**Aim of the exercise:** Only one stretch of the data below is wanted: the lines starting at the one with "SKIP_LAST_GASP = 1" and ending at the one with "increased by 100%", both included, given again exactly.
**** Exercise input
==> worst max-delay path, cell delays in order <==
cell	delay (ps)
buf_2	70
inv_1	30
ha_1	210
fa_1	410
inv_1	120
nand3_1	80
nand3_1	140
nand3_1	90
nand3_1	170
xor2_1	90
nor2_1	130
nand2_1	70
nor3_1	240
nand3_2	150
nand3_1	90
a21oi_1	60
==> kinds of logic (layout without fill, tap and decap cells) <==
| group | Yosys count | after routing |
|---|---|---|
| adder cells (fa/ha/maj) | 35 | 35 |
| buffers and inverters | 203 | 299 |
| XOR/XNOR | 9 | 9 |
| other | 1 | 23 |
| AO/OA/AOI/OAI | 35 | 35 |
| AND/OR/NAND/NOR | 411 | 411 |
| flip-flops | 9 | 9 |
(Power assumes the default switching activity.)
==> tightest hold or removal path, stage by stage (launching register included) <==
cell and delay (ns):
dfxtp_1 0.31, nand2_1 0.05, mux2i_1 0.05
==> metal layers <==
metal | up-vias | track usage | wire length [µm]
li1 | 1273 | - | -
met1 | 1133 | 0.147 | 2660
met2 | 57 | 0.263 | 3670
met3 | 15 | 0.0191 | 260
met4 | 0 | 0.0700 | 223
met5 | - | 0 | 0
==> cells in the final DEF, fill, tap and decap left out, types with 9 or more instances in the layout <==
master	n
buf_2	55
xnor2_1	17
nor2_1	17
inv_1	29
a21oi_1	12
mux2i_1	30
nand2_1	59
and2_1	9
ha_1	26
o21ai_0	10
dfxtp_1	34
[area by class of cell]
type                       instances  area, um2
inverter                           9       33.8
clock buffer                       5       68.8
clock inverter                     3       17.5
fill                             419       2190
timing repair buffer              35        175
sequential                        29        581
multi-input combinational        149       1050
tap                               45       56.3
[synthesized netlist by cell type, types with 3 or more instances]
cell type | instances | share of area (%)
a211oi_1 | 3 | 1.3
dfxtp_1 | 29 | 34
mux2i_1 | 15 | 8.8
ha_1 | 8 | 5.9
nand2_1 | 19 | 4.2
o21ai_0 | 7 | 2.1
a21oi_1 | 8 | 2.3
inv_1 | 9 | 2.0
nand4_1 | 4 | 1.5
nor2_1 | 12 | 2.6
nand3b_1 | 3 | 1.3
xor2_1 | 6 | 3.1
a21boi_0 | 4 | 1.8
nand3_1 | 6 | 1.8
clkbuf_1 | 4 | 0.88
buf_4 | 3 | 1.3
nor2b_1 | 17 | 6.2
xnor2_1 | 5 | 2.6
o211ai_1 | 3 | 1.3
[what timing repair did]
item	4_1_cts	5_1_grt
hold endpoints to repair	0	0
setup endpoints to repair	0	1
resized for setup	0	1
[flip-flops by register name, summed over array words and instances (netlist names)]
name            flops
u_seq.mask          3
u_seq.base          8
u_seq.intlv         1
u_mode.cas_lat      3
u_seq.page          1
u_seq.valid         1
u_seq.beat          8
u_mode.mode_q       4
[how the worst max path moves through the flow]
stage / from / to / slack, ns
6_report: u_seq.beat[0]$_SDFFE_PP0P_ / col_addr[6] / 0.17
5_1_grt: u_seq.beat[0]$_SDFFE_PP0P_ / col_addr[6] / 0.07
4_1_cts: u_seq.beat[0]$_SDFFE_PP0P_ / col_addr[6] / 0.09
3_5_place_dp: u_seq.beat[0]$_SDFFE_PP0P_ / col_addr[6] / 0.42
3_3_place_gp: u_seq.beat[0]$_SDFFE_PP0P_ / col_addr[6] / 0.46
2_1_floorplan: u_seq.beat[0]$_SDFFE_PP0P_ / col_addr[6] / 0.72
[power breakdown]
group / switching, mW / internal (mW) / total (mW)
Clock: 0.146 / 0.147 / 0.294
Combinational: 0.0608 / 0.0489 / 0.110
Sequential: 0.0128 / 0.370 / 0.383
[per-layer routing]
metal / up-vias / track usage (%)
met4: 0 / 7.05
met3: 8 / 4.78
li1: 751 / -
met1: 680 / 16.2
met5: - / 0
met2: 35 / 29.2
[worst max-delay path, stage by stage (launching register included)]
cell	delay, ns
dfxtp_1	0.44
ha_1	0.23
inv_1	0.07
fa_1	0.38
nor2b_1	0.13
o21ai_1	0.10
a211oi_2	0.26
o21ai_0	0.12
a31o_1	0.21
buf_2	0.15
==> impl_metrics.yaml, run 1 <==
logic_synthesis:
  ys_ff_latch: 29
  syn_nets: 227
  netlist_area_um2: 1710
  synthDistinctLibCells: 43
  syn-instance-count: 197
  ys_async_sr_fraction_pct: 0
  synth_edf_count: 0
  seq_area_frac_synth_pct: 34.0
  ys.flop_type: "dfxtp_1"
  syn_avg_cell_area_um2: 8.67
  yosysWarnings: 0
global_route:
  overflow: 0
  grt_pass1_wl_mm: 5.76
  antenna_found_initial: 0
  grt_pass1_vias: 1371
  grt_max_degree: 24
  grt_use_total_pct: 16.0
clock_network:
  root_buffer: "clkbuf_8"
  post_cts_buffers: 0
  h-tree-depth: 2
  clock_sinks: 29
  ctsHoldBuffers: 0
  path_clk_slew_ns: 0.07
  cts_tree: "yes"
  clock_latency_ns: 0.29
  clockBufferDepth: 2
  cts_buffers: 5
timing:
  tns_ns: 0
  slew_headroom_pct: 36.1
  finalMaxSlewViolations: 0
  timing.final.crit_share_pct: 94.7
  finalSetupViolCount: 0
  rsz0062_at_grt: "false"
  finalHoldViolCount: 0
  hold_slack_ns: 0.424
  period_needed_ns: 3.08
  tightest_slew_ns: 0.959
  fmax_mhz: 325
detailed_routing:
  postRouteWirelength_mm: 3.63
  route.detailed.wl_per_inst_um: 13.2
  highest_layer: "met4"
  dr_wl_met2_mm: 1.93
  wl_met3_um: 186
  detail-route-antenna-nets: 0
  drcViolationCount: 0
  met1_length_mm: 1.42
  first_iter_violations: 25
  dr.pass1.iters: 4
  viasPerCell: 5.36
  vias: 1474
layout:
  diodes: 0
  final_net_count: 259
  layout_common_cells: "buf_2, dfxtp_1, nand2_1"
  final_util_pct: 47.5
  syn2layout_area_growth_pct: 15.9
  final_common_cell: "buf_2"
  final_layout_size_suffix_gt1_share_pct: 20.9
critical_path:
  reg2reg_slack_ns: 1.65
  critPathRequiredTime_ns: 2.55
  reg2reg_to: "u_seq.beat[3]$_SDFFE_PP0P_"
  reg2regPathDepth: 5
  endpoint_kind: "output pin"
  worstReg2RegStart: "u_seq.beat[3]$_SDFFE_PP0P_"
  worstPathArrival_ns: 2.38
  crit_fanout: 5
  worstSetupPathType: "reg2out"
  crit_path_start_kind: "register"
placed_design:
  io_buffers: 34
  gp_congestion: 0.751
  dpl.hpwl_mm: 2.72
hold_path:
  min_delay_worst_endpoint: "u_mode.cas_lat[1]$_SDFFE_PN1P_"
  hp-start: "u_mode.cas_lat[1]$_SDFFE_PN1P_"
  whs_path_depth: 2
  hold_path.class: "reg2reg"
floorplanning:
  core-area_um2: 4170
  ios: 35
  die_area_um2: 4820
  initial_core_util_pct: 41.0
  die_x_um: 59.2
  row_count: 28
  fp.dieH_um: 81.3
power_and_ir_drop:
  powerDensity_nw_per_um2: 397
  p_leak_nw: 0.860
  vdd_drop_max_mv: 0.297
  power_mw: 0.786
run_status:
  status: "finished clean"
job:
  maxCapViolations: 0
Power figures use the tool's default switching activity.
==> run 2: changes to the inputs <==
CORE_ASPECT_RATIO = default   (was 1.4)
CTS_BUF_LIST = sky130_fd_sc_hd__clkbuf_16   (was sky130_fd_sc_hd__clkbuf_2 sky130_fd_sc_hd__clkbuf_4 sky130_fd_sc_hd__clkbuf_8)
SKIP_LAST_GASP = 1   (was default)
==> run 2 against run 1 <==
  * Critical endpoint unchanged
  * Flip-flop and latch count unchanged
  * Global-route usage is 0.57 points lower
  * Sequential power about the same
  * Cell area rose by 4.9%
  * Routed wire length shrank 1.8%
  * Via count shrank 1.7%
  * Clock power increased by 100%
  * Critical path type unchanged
## config.mk

```make
export PLATFORM = sky130hd
export DESIGN_NAME = outfrz_top
export DESIGN_NICKNAME = d
export VERILOG_FILES = /design/src/rtl/outfrz_pkg.sv /design/src/rtl/outfrz_sync.sv /design/src/rtl/outfrz_deframer.sv /design/src/rtl/outfrz_gate.sv /design/src/rtl/outfrz_top.sv
export SDC_FILE = /design/constraint.sdc
export NUM_CORES = 1
export LEC_CHECK = 0
export BUFFER_PORTS_ARGS = -buffer_cell sky130_fd_sc_hd__buf_2
export CORE_UTILIZATION = 42
export DETAILED_ROUTE_END_ITERATION = 7
export PLACE_DENSITY = 0.6
export SLEW_MARGIN = 20
export SYNTH_ARGS = -nofsm -noshare
export SYNTH_HDL_FRONTEND = slang
export SYNTH_HIERARCHICAL = 1
export SYNTH_SLANG_ARGS = --single-unit
```

## constraint.sdc

```tcl
create_clock -name clk -period 2.8 [get_ports clk]
set_clock_uncertainty 0.2 [all_clocks]
set_input_delay 0.28 -clock clk [delete_from_list [all_inputs] [get_ports clk]]
set_output_delay 0.28 -clock clk [all_outputs]
set_load 0.005 [all_outputs]
```

## src/rtl/outfrz_pkg.sv

```systemverilog
package outfrz_pkg;
    localparam int unsigned N_OUT = 12;

    typedef enum logic {
        SH_COLLECT = 1'b0,
        SH_COMMIT  = 1'b1
    } sh_state_t;

    typedef enum logic {
        G_RUN    = 1'b0,
        G_FROZEN = 1'b1
    } gate_state_t;
endpackage

```

## src/rtl/outfrz_sync.sv

```systemverilog
module outfrz_sync #(
    parameter int unsigned WIDTH  = 2,
    parameter int unsigned STAGES = 2
) (
    input  logic             clk,
    input  logic             rst_n,
    input  logic [WIDTH-1:0] d_async,
    output logic [WIDTH-1:0] d_sync
);
    logic [WIDTH-1:0] stage [STAGES];

    always_ff @(posedge clk or negedge rst_n) begin
        if (!rst_n) begin
            for (int s = 0; s < STAGES; s++) stage[s] <= '0;
        end else begin
            stage[0] <= d_async;
            for (int s = 1; s < STAGES; s++) stage[s] <= stage[s-1];
        end
    end

    assign d_sync = stage[STAGES-1];
endmodule

```

## src/rtl/outfrz_deframer.sv

```systemverilog
module outfrz_deframer
    import outfrz_pkg::*;
#(
    parameter int unsigned WORD_W = N_OUT
) (
    input  logic              clk,
    input  logic              rst_n,
    input  logic              sck_s,
    input  logic              sdi_s,
    output logic [WORD_W-1:0] hold_word
);
    localparam int unsigned CNT_W = $clog2(WORD_W);
    localparam logic [CNT_W-1:0] LAST = CNT_W'(WORD_W - 1);

    sh_state_t         state, state_nx;
    logic              sck_q;
    logic              sck_rise;
    logic [CNT_W-1:0]  bit_cnt;
    logic [WORD_W-1:0] shreg;

    assign sck_rise = sck_s & ~sck_q;

    always_comb begin
        state_nx = state;
        unique case (state)
            SH_COLLECT: if (sck_rise && bit_cnt == LAST) state_nx = SH_COMMIT;
            SH_COMMIT:  state_nx = SH_COLLECT;
        endcase
    end

    always_ff @(posedge clk or negedge rst_n) begin
        if (!rst_n) state <= SH_COLLECT;
        else        state <= state_nx;
    end

    always_ff @(posedge clk or negedge rst_n) begin
        if (!rst_n) begin
            sck_q     <= 1'b0;
            bit_cnt   <= '0;
            shreg     <= '0;
            hold_word <= '1;
        end else begin
            sck_q <= sck_s;
            unique case (state)
                SH_COLLECT: begin
                    if (sck_rise) begin
                        shreg   <= {shreg[WORD_W-2:0], sdi_s};
                        bit_cnt <= (bit_cnt == LAST) ? '0 : bit_cnt + 1'b1;
                    end
                end
                SH_COMMIT: hold_word <= shreg;
            endcase
        end
    end

    // a commit only follows the last bit of a frame
    a_r4_commit_after_last: assert property (@(posedge clk) disable iff (!rst_n)
        (state == SH_COMMIT) |-> ($past(bit_cnt) == LAST && $past(sck_rise)));
    // the holding word only moves in the commit state
    a_r4_hold_only_on_commit: assert property (@(posedge clk) disable iff (!rst_n)
        !$stable(hold_word) |-> ($past(state) == SH_COMMIT));
    // counter stays within a frame
    a_r7_cnt_in_range: assert property (@(posedge clk) disable iff (!rst_n)
        bit_cnt <= LAST);
endmodule

```

## src/rtl/outfrz_gate.sv

```systemverilog
module outfrz_gate
    import outfrz_pkg::*;
(
    input  logic clk,
    input  logic rst_n,
    input  logic raw,
    input  logic want_on,
    output logic gated
);
    gate_state_t state, state_nx;

    always_comb begin
        state_nx = state;
        unique case (state)
            G_RUN:    if (!raw && !want_on) state_nx = G_FROZEN;  // freeze
            G_FROZEN: if (!raw &&  want_on) state_nx = G_RUN;     // thaw
        endcase
    end

    always_ff @(posedge clk or negedge rst_n) begin
        if (!rst_n) state <= G_RUN;
        else        state <= state_nx;
    end

    always_comb begin
        unique case (state)
            G_RUN:    gated = raw;
            G_FROZEN: gated = 1'b0;
        endcase
    end

    // enable moves only on an edge where raw was low
    a_r5_change_when_low: assert property (@(posedge clk) disable iff (!rst_n)
        !$stable(state) |-> !$past(raw));
    // output rises only together with raw
    a_r5_rise_with_raw: assert property (@(posedge clk) disable iff (!rst_n)
        $rose(gated) |-> $rose(raw));
    // output falls only together with raw
    a_r5_fall_with_raw: assert property (@(posedge clk) disable iff (!rst_n)
        $fell(gated) |-> $fell(raw));
    // a frozen output is low
    a_r3_frozen_low: assert property (@(posedge clk) disable iff (!rst_n)
        (state == G_FROZEN) |-> !gated);
endmodule

```

## src/rtl/outfrz_top.sv

```systemverilog
module outfrz_top
    import outfrz_pkg::*;
(
    input  logic              clk,
    input  logic              rst_n,
    input  logic [N_OUT-1:0]  raw_clk,
    input  logic              ser_sck,
    input  logic              ser_sdi,
    output logic [N_OUT-1:0]  out_clk
);
    logic [1:0]       ser_s;
    logic [N_OUT-1:0] hold_word;

    outfrz_sync #(.WIDTH(2), .STAGES(2)) u_sync (
        .clk     (clk),
        .rst_n   (rst_n),
        .d_async ({ser_sck, ser_sdi}),
        .d_sync  (ser_s)
    );

    outfrz_deframer #(.WORD_W(N_OUT)) u_deframer (
        .clk       (clk),
        .rst_n     (rst_n),
        .sck_s     (ser_s[1]),
        .sdi_s     (ser_s[0]),
        .hold_word (hold_word)
    );

    for (genvar g = 0; g < N_OUT; g++) begin : g_gate
        outfrz_gate u_gate (
            .clk     (clk),
            .rst_n   (rst_n),
            .raw     (raw_clk[g]),
            .want_on (hold_word[g]),
            .gated   (out_clk[g])
        );
    end

    // first cycle after reset every output follows its raw clock
    a_r1_all_on_after_reset: assert property (@(posedge clk)
        $rose(rst_n) |-> (out_clk == raw_clk));
endmodule

```

# Yosys cells after proc, flatten, opt, wreduce, memory -nomap -nowiden
# Index checks and enable logic that the tools add are counted.
[op_classes]
bitwise = 15
mux = 51
n_eq_ne = 1
add_sub_neg = 1
reduce_logical = 50
[op_table]
columns = ["op", "count"]
rows = [
  ["$pmux W1 S2", 25],
  ["$logic_and A1 B1 Y1", 25],
  ["$mux W1", 25],
  ["$logic_not A1 Y1", 24],
  ["$not A1 Y1", 14],
  ["$add A4 B1 Y4 const B", 1],
  ["$eq A4 B4 Y1 const B", 1],
  ["$mux W4", 1],
  ["$reduce_and A2 Y1", 1],
  ["$and A1 B1 Y1", 1],
]
[word_totals]
out_inout_bits = 12
word_cells = 137
regBits = 46

# Logic depth before layout (Yosys ltp)
[logic_depth]
word_depth = 5
ltp_mapped = 5
depth_no_buf = 4

# By module
# Netlist, hierarchy kept.
[by_module_without_submodules]
columns = ["module", "area_per_inst_um2", "cells_per_inst", "n_inst", "seq_area_each_um2"]
rows = [
  ["outfrz_deframer", 1192.4, 73, 1, 765.7],
  ["outfrz_gate", 51.3, 4, 12, 25.0],
  ["outfrz_sync", 115.1, 6, 1, 100.1],
]

# Worst setup path before layout
# OpenSTA, ideal clock, no wires.
[synth_timing]
kind = "register -> register"
from = "register u_deframer.state"
to = "register u_deframer.shreg[3]"
n_path_buf = 2
path_stages_with_launch = 5
slack_ps = 1115
arrival_time_ps = 1361
synth_period_minus_slack_ps = 1685
t_required_ps = 2475
setup_time_ps = 125
cell_sequence = "dfrtp_1 > buf_6 > nor3b_4 > buf_6 > mux2_2"
[synth_between]
elab_chain_len = 2
[synth_rtl]
columns = ["item", "line", "text"]
rows = [
  ["start, declared", "outfrz_deframer.sv:15", "sh_state_t state, state_nx;"],
  ["start signal, assigned", "outfrz_deframer.sv:33", "else state <= state_nx;"],
  ["$not A1 Y1", "n/a", ""],
  ["$reduce_and A2 Y1 (no line)", "n/a", ""],
  ["end signal, assigned", "outfrz_deframer.sv:47", "shreg <= {shreg[WORD_W-2:0], sdi_s};"],
  ["end, declared", "outfrz_deframer.sv:19", "logic [WORD_W-1:0] shreg;"],
]
# Every way passes these cells.
# A chain may end at the register's enable or synchronous reset.

# Worst setup path after layout
[layout_timing]
from = "register u_deframer.state"
to = "register u_deframer.bit_cnt[3]"
[layout_between]
elab_chain_len = 2
[layout_rtl]
columns = ["item", "line", "text"]
rows = [
  ["$not A1 Y1", "n/a", ""],
  ["$reduce_and A2 Y1 (no line)", "n/a", ""],
  ["end signal, assigned", "outfrz_deframer.sv:48", "bit_cnt <= (bit_cnt == LAST) ? '0 : bit_cnt + 1'b1;"],
  ["end, declared", "outfrz_deframer.sv:18", "logic [CNT_W-1:0] bit_cnt;"],
]
# Every way passes these cells.

==> qor.txt <==
==================================================================================
Outcome                                                               complete, no violations
Worst path arrival time                                                    2.07 ns
Number of distinct library cells after synthesis                                21
Number of enable flip-flop cells after synthesis                                 0
Post-synthesis cell count                                                      127
Maximum buffer depth of the clock tree                                           2
Half-perimeter wire length after placement                                 1920 µm
Number of vias in the routed layout                                           1024
Die Footprint                                                          0.00485 mm²
Post-synthesis instance area                                           0.00192 mm²
CTS tree                                                                      done
Number of vias per cell                                                       4.81
Nets@finish                                                                    177
Multiplexer share of the synthesized area                                    0.152
Main synth FF type                                                    sky130_fd_sc_hd__dfrtp_1
GRT Resource Usage Total                                                     0.132
Final worst-path cycle share                                                 0.749
Dominant cell type by area after synthesis                            sky130_fd_sc_hd__dfrtp_1
Vias in the first global route                                                1178
Period minus WS final                                                      2.10 ns
Pwr/cell area                                                           861 mW/mm²
Initial core utilization                                                     0.439
Startpoint class of the critical path                                    flip-flop
Critical path data required time                                           2.77 ns
Combinational family with the most area after synthesis               multiplexers
Initial DRC count                                                               31
Top cells by area in the synthesized netlist                          sky130_fd_sc_hd__dfrtp_1 44%, sky130_fd_sc_hd__dfstp_2 16%, sky130_fd_sc_hd__mux2_2 15%, sky130_fd_sc_hd__nor2b_4 8.6%, sky130_fd_sc_hd__a21oi_2 5.5%
Number of antenna violations at the first check in global routing                0
Warnings, synthesis                                                              6
Synthesis-to-finish area growth                                              15.0%
Simple-gate area share of the yosys netlist                                  0.118
Total routed wirelength                                                    2740 µm
Flop and latch count out of synthesis                                           46
Most frequent cell after synthesis                                    sky130_fd_sc_hd__dfrtp_1
Worst slew slack as a fraction of its limit                                  0.591
Final RePlAce weighted congestion                                            0.623
Std-Cell Rows                                                                   24
Number of remaining DRC errors                                                   0
First-pass GRT wire length                                                 5090 µm
Worst Max-Slew Pin Slew                                                   0.613 ns
Worst hold margin                                                        0.0260 ns
Clock transition at the registers of the reported paths                    0.08 ns
Routed len/inst                                                            12.9 µm
Fraction of synthesized cell area taken by the top area cell type            0.442
Share of flip-flops with an asynchronous set or reset                         1.00
Post-synth top cells                                                  34 x sky130_fd_sc_hd__dfrtp_1, 26 x sky130_fd_sc_hd__mux2_2, 13 x sky130_fd_sc_hd__inv_1
Cell leakage power                                                      0.00100 µW
Synth Area in XOR/XNOR                                                           0
Number of cells on the worst hold path                                           3
Portion of the post-synthesis area used by sequential elements               0.606
Type of the setup path with the least slack                                reg2reg
Share of final-layout standard cells stronger than drive strength 1          0.615
Number of pins exceeding their max-slew limit in the final report                0
Average footprint of a synthesized cell                                   15.1 µm²
Aggregate negative setup slack                                                0 ns
Total grt overflow                                                               0
Tightest Hold Check Type                                                    in2reg
Total of hold buffers inserted after clock tree synthesis                        3
First-pass detailed-route iteration total                                        4
Number of hold violations in the final report                                    0
Clock latency reported for the late side of the worst-skew pair            0.29 ns
Synth Net Count                                                                144
RSZ-0062 raised after global routing                                         false
Compound-gate portion of the synthesized area                               0.0696
Area of all sequential standard cells                                  0.00117 mm²
Resized Gates After CTS                                                          0
Die X                                                                      69.7 µm
Port buffer count                                                               27
Number of antenna cells inserted                                                 0
Filler instances                                                               387
Worst-case vdd ir drop                                                      475 µV
Maximum number of pins on one net before global-route repair                    47
Highest Clock Rate                                                         477 MHz
CTS H-tree depth                                                                 2
Adder-Cell Fraction of Synth Area                                          0.00651
Path depth of the worst reg2reg path                                             4
CTS Buf Count                                                                    5
DRT antenna net count                                                            0
Number of primary I/O pins                                                      28
Chip Height                                                                69.7 µm
Post-CTS setup-driven buffer insertion count                                     0
Library cell used as clock root buffer                                sky130_fd_sc_hd__clkbuf_8
Crit. End Element                                                        flip-flop
Crit path max fanout                                                            14
Setup-violating endpoint count in the final report                               0
CORE AREA                                                              0.00438 mm²
Multi-input gate area in the final layout                                  666 µm²
Number of max-cap violations                                                     0
Clk sink count                                                                  46
==================================================================================
per-stage QoR:
step	setup slack [ns]	util	area, µm²	instances	power [µW]
2_1_floorplan	1.11	-	1920	127	1380
5_1_grt	0.530	0.505	2210	213	2040
3_5_place_dp	0.678	0.476	2090	202	1520
3_3_place_gp	0.742	0.476	2090	202	1490
4_1_cts	0.668	0.504	2210	213	1940
6_report	0.704	0.505	2210	213	1900
logic make-up (layout without fill, tap and decap cells):
logic type / after synthesis / in the layout
buf+inv: 18 / 52
fa+ha+maj: 1 / 1
mux: 26 / 26
compound gates: 16 / 16
simple gates: 20 / 20
flops: 46 / 46
worst paths after layout:
| kind | slack [ns] | from | to |
|---|---|---|---|
| setup / recovery | 0.70 | u_deframer/state | u_deframer/bit_cnt[3] |
| hold / removal | 0.03 | raw_clk[8] | flip-flop |
| setup reg to reg | 0.70 | u_deframer/state | u_deframer/bit_cnt[3] |
| hold reg to reg | 0.15 | u_sync/stage[3] | u_sync/d_sync[1] |
| max in group asynchronous | 1.69 | rst_n | u_deframer/hold_word[4] |
| min in group asynchronous | 0.33 | rst_n | asynchronous set/reset pin |
area by class of cell:
type,instances,area share
clock buffer,7,0.0390
sequential,46,0.527
tap,52,0.0294
multi-input combinational,63,0.301
timing repair buffer,31,0.0792
clock inverter,1,0.00226
inverter,13,0.0221
report_power, final:
part / leakage, µW / switching, µW / internal [µW] / total (µW)
clock network: 0.0000482 / 204 / 199 / 403
registers: 0.000502 / 188 / 929 / 1120
logic: 0.000454 / 135 / 248 / 384
worst max-delay path, stage by stage (launching register included):
cell	delay [ns]
sky130_fd_sc_hd__dfrtp_1	0.61
sky130_fd_sc_hd__nor3b_4	0.50
sky130_fd_sc_hd__buf_4	0.26
sky130_fd_sc_hd__o21ai_2	0.07
sky130_fd_sc_hd__a221o_1	0.33
routing by layer:
layer	part of all wire	track usage	wire length (µm)
met1	0.43	0.160	1170
met2	0.52	0.217	1420
met3	0.040	0.0363	109
met4	0.019	0.0622	51
met5	0	0	0
layout by cell type, fill, tap and decap left out, drive strengths merged, types with 2 or more instances in the layout:
| cell type | count |
|---|---|
| dfrtp | 34 |
| buf | 28 |
| mux2 | 26 |
| inv | 13 |
| a21oi | 13 |
| nor2b | 12 |
| dfstp | 12 |
| clkbuf | 7 |
| dlygate4sd3 | 3 |
| nand2 | 2 |
| o21ai | 2 |
(Power assumes the default switching activity.)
********
**Solution for this exercise:**
SKIP_LAST_GASP = 1   (was default)
==> run 2 against run 1 <==
  * Critical endpoint unchanged
  * Flip-flop and latch count unchanged
  * Global-route usage is 0.57 points lower
  * Sequential power about the same
  * Cell area rose by 4.9%
  * Routed wire length shrank 1.8%
  * Via count shrank 1.7%
  * Clock power increased by 100%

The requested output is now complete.